Search the material for "never" and copy each line in which it is found.

Information given:
******

<file path="src/design/dequant_pkg.sv">
// Shared widths, BF16 field constants and opcodes for the de-quantization pipeline

`default_nettype none

package dequant_pkg;

    // ------------------------------
    // Integer side
    // ------------------------------

    // Accumulator word width, fixed for the whole unit
    localparam int INT_WIDTH = 32;

    // Leading-zero count must hold 0..32
    localparam int LZC_WIDTH = 6;

    // ------------------------------
    // BF16 format
    // ------------------------------

    // sign[15], exp[14:7], mant[6:0]
    localparam int BF16_WIDTH     = 16;
    localparam int BF16_EXP_BITS  = 8;
    localparam int BF16_MANT_BITS = 7;
    localparam int BF16_EXP_BIAS  = 127;

    // Reserved exponent code for inf and NaN
    localparam int BF16_EXP_MAX = 255;

    // Exponent of a leading one at the top integer bit
    localparam int INT_EXP_BASE = BF16_EXP_BIAS + INT_WIDTH - 1;

    // ------------------------------
    // Opcodes
    // ------------------------------

    typedef enum logic [1:0] {
        // Value as it is
        OP_CONVERT = 2'b00,
        // Negative values become zero
        OP_RELU    = 2'b01,
        // Absolute value
        OP_ABS     = 2'b10,
        // Negated value
        OP_NEGATE  = 2'b11
    } dq_opcode_e;

endpackage : dequant_pkg

`default_nettype wire

</file>
<file path="src/design/bf16_res_if.sv">
// Carries one converted BF16 result from the execute stage to the result stage

`default_nettype none
`timescale 1ns/1ps

interface bf16_res_if;
    import dequant_pkg::*;

    // One-cycle strobe per item
    logic                  valid;
    // Fields below only meaningful while valid is high
    logic [BF16_WIDTH-1:0] bf16;
    logic                  is_zero;
    logic                  inexact;

    // Execute side drives everything
    modport producer (
        output valid,
        output bf16,
        output is_zero,
        output inexact
    );

    // Result side only samples
    modport consumer (
        input valid,
        input bf16,
        input is_zero,
        input inexact
    );

endinterface : bf16_res_if

`default_nettype wire

</file>
<file path="src/design/dequant_top.sv">
// Top level of the INT32 to BF16 de-quantization pipeline, decode then execute then result

`default_nettype none
`timescale 1ns/1ps

module dequant_top (
    input  logic                                     clk,
    input  logic                                     reset,
    input  logic                                     in_valid,
    input  dequant_pkg::dq_opcode_e                  in_opcode,
    input  logic signed [dequant_pkg::INT_WIDTH-1:0] in_data,
    input  logic                                     status_clear,
    output logic                                     out_valid,
    output logic [dequant_pkg::BF16_WIDTH-1:0]       out_bf16,
    output logic                                     out_is_zero,
    output logic                                     out_inexact,
    output logic                                     inexact_seen
);
    import dequant_pkg::*;

    // Decode to execute
    logic                 dec_valid;
    logic                 dec_sign;
    logic [INT_WIDTH-1:0] dec_magnitude;

    // Execute to result
    bf16_res_if res_if ();

    // ------------------------------
    // Pipeline stages
    // ------------------------------

    dq_decode u_decode (
        .clk           (clk),
        .reset         (reset),
        .in_valid      (in_valid),
        .in_opcode     (in_opcode),
        .in_data       (in_data),
        .dec_valid     (dec_valid),
        .dec_sign      (dec_sign),
        .dec_magnitude (dec_magnitude)
    );

    int_to_bf16_execute u_execute (
        .clk           (clk),
        .reset         (reset),
        .dec_valid     (dec_valid),
        .dec_sign      (dec_sign),
        .dec_magnitude (dec_magnitude),
        .res           (res_if.producer)
    );

    dq_result u_result (
        .clk          (clk),
        .reset        (reset),
        .res          (res_if.consumer),
        .status_clear (status_clear),
        .out_valid    (out_valid),
        .out_is_zero  (out_is_zero),
        .out_inexact  (out_inexact),
        .out_bf16     (out_bf16),
        .inexact_seen (inexact_seen)
    );

endmodule : dequant_top

`default_nettype wire

</file>
<file path="src/design/dq_decode.sv">
// Decode stage, registers the input and turns opcode plus integer into sign and magnitude

`default_nettype none
`timescale 1ns/1ps

module dq_decode (
    input  logic                                  clk,
    input  logic                                  reset,
    input  logic                                  in_valid,
    input  dequant_pkg::dq_opcode_e               in_opcode,
    input  logic signed [dequant_pkg::INT_WIDTH-1:0] in_data,
    output logic                                  dec_valid,
    output logic                                  dec_sign,
    output logic [dequant_pkg::INT_WIDTH-1:0]     dec_magnitude
);
    import dequant_pkg::*;

    logic                 in_neg;
    logic [INT_WIDTH-1:0] in_abs;
    logic                 next_sign;
    logic [INT_WIDTH-1:0] next_mag;

    // ------------------------------
    // Sign and magnitude
    // ------------------------------

    // Two's complement absolute value
    // The most negative word maps to 2^31, which still fits unsigned
    assign in_neg = in_data[INT_WIDTH-1];
    assign in_abs = in_neg ? (~in_data + 1'b1) : in_data;

    always_comb begin
        next_sign = in_neg;
        next_mag  = in_abs;
        case (in_opcode)
            OP_CONVERT: begin
                next_sign = in_neg;
                next_mag  = in_abs;
            end
            OP_RELU: begin
                // Clamp negatives to zero
                next_sign = 1'b0;
                next_mag  = in_neg ? '0 : in_abs;
            end
            OP_ABS: begin
                next_sign = 1'b0;
                next_mag  = in_abs;
            end
            OP_NEGATE: begin
                next_sign = ~in_neg;
                next_mag  = in_abs;
            end
        endcase
        // Zero is always +0.0
        if (next_mag == '0) begin
            next_sign = 1'b0;
        end
    end

    // ------------------------------
    // Stage register
    // ------------------------------

    always_ff @(posedge clk) begin
        if (reset) begin
            dec_valid <= 1'b0;
        end else begin
            dec_valid <= in_valid;
        end
    end

    // Payload, only qualified by dec_valid
    always_ff @(posedge clk) begin
        dec_sign      <= next_sign;
        dec_magnitude <= next_mag;
    end

    // No negative zero may leave decode
    a_no_neg_zero : assert property (
        @(posedge clk) disable iff (reset)
        dec_valid |-> !(dec_sign && (dec_magnitude == '0))
    ) else $error("dq_decode: negative zero on decode output");

endmodule : dq_decode

`default_nettype wire

</file>
<file path="src/design/dq_result.sv">
// Result stage, drives the output ports and keeps the sticky inexact status

`default_nettype none
`timescale 1ns/1ps

module dq_result (
    input  logic                               clk,
    input  logic                               reset,
    bf16_res_if.consumer                       res,
    input  logic                               status_clear,
    output logic                               out_valid,
    output logic                               out_is_zero,
    output logic                               out_inexact,
    output logic [dequant_pkg::BF16_WIDTH-1:0] out_bf16,
    output logic                               inexact_seen
);
    import dequant_pkg::*;

    // ------------------------------
    // Output registers
    // ------------------------------

    // Strobe follows the interface one cycle later
    always_ff @(posedge clk) begin
        if (reset) begin
            out_valid <= 1'b0;
        end else begin
            out_valid <= res.valid;
        end
    end

    // Fields hold their last value between items
    always_ff @(posedge clk) begin
        if (res.valid) begin
            out_bf16    <= res.bf16;
            out_is_zero <= res.is_zero;
            out_inexact <= res.inexact;
        end
    end

    // ------------------------------
    // Sticky status
    // ------------------------------

    // A new inexact result wins over a clear on the same edge
    always_ff @(posedge clk) begin
        if (reset) begin
            inexact_seen <= 1'b0;
        end else if (out_valid && out_inexact) begin
            inexact_seen <= 1'b1;
        end else if (status_clear) begin
            inexact_seen <= 1'b0;
        end
    end

    // Zero flag and word agree
    a_zero_word : assert property (
        @(posedge clk) disable iff (reset)
        (out_valid && out_is_zero) |-> (out_bf16 == '0)
    ) else $error("dq_result: zero flag with nonzero word");

endmodule : dq_result

`default_nettype wire

</file>
<file path="src/design/int_to_bf16_execute.sv">
// Execute stage, normalizes the magnitude, rounds to nearest-even and registers the BF16 word

`default_nettype none
`timescale 1ns/1ps

module int_to_bf16_execute (
    input  logic                              clk,
    input  logic                              reset,
    input  logic                              dec_valid,
    input  logic                              dec_sign,
    input  logic [dequant_pkg::INT_WIDTH-1:0] dec_magnitude,
    bf16_res_if.producer                      res
);
    import dequant_pkg::*;

    // Bit positions inside the normalized word
    localparam int MANT_TOP  = INT_WIDTH - 2;
    localparam int MANT_BOT  = INT_WIDTH - 1 - BF16_MANT_BITS;
    localparam int GUARD_POS = MANT_BOT - 1;

    logic [LZC_WIDTH-1:0]      lzc;
    logic [INT_WIDTH-1:0]      normalized;
    logic [BF16_MANT_BITS-1:0] mant_raw;
    logic                      guard;
    logic                      sticky;
    logic                      round_up;
    logic [BF16_MANT_BITS:0]   mant_rounded;
    logic                      mant_carry;
    logic [BF16_EXP_BITS-1:0]  exp_raw;
    logic [BF16_EXP_BITS-1:0]  exp_final;
    logic                      mag_zero;
    logic [BF16_WIDTH-1:0]     bf16_next;
    logic                      inexact_next;

    // ------------------------------
    // Normalize
    // ------------------------------

    leading_zero_count u_lzc (
        .data  (dec_magnitude),
        .count (lzc)
    );

    // Leading one ends up at the top bit
    assign normalized = dec_magnitude << lzc;
    assign mag_zero   = (dec_magnitude == '0);

    // Position of leading one is 31 - lzc
    // Exponent therefore 158 - lzc, never above 158 before carry
    assign exp_raw = BF16_EXP_BITS'(INT_EXP_BASE) - {{(BF16_EXP_BITS-LZC_WIDTH){1'b0}}, lzc};

    // ------------------------------
    // RNE rounding
    // ------------------------------

    // 7 bits right below the hidden one
    assign mant_raw = normalized[MANT_TOP:MANT_BOT];
    assign guard    = normalized[GUARD_POS];
    // Round bit folded into sticky
    assign sticky   = |normalized[GUARD_POS-1:0];

    // Above half, or exact tie with odd LSB
    assign round_up = guard & (sticky | mant_raw[0]);

    assign mant_rounded = {1'b0, mant_raw} + {{BF16_MANT_BITS{1'b0}}, round_up};
    // 0x7F + 1 wraps the stored field to zero and bumps the exponent
    assign mant_carry   = mant_rounded[BF16_MANT_BITS];
    assign exp_final    = exp_raw + {{(BF16_EXP_BITS-1){1'b0}}, mant_carry};

    // Bits lost on the way
    assign inexact_next = guard | sticky;

    // Assemble the word, zero forces +0.0
    always_comb begin
        if (mag_zero) begin
            bf16_next = '0;
        end else begin
            bf16_next = {dec_sign, exp_final, mant_rounded[BF16_MANT_BITS-1:0]};
        end
    end

    // ------------------------------
    // Stage register
    // ------------------------------

    always_ff @(posedge clk) begin
        if (reset) begin
            res.valid <= 1'b0;
        end else begin
            res.valid <= dec_valid;
        end
    end

    always_ff @(posedge clk) begin
        res.bf16    <= bf16_next;
        res.is_zero <= mag_zero;
        res.inexact <= inexact_next;
    end

    // Integers never produce zero/subnormal or inf/NaN exponents
    a_exp_in_range : assert property (
        @(posedge clk) disable iff (reset)
        (res.valid && !res.is_zero) |->
            (res.bf16[BF16_WIDTH-2:BF16_MANT_BITS] != '0) &&
            (res.bf16[BF16_WIDTH-2:BF16_MANT_BITS] != BF16_EXP_BITS'(BF16_EXP_MAX))
    ) else $error("int_to_bf16_execute: exponent out of normal range");

endmodule : int_to_bf16_execute

`default_nettype wire

</file>
<file path="src/design/leading_zero_count.sv">
// Combinational leading-zero counter for the 32-bit magnitude, all-zero gives 32

`default_nettype none
`timescale 1ns/1ps

module leading_zero_count (
    input  logic [dequant_pkg::INT_WIDTH-1:0] data,
    output logic [dequant_pkg::LZC_WIDTH-1:0] count
);
    import dequant_pkg::*;

    // Set once the first one is met
    logic found;

    // ------------------------------
    // Priority scan, MSB first
    // ------------------------------

    // Walks down from the top bit
    // First one seen fixes the count, later bits are ignored
    always_comb begin
        count = LZC_WIDTH'(INT_WIDTH);
        found = 1'b0;
        for (int i = INT_WIDTH - 1; i >= 0; i--) begin
            if (!found && data[i]) begin
                count = LZC_WIDTH'(INT_WIDTH - 1 - i);
                found = 1'b1;
            end
        end
    end

endmodule : leading_zero_count

`default_nettype wire

</file>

******

Answer to the problem:
    // Exponent therefore 158 - lzc, never above 158 before carry
    // Integers never produce zero/subnormal or inf/NaN exponents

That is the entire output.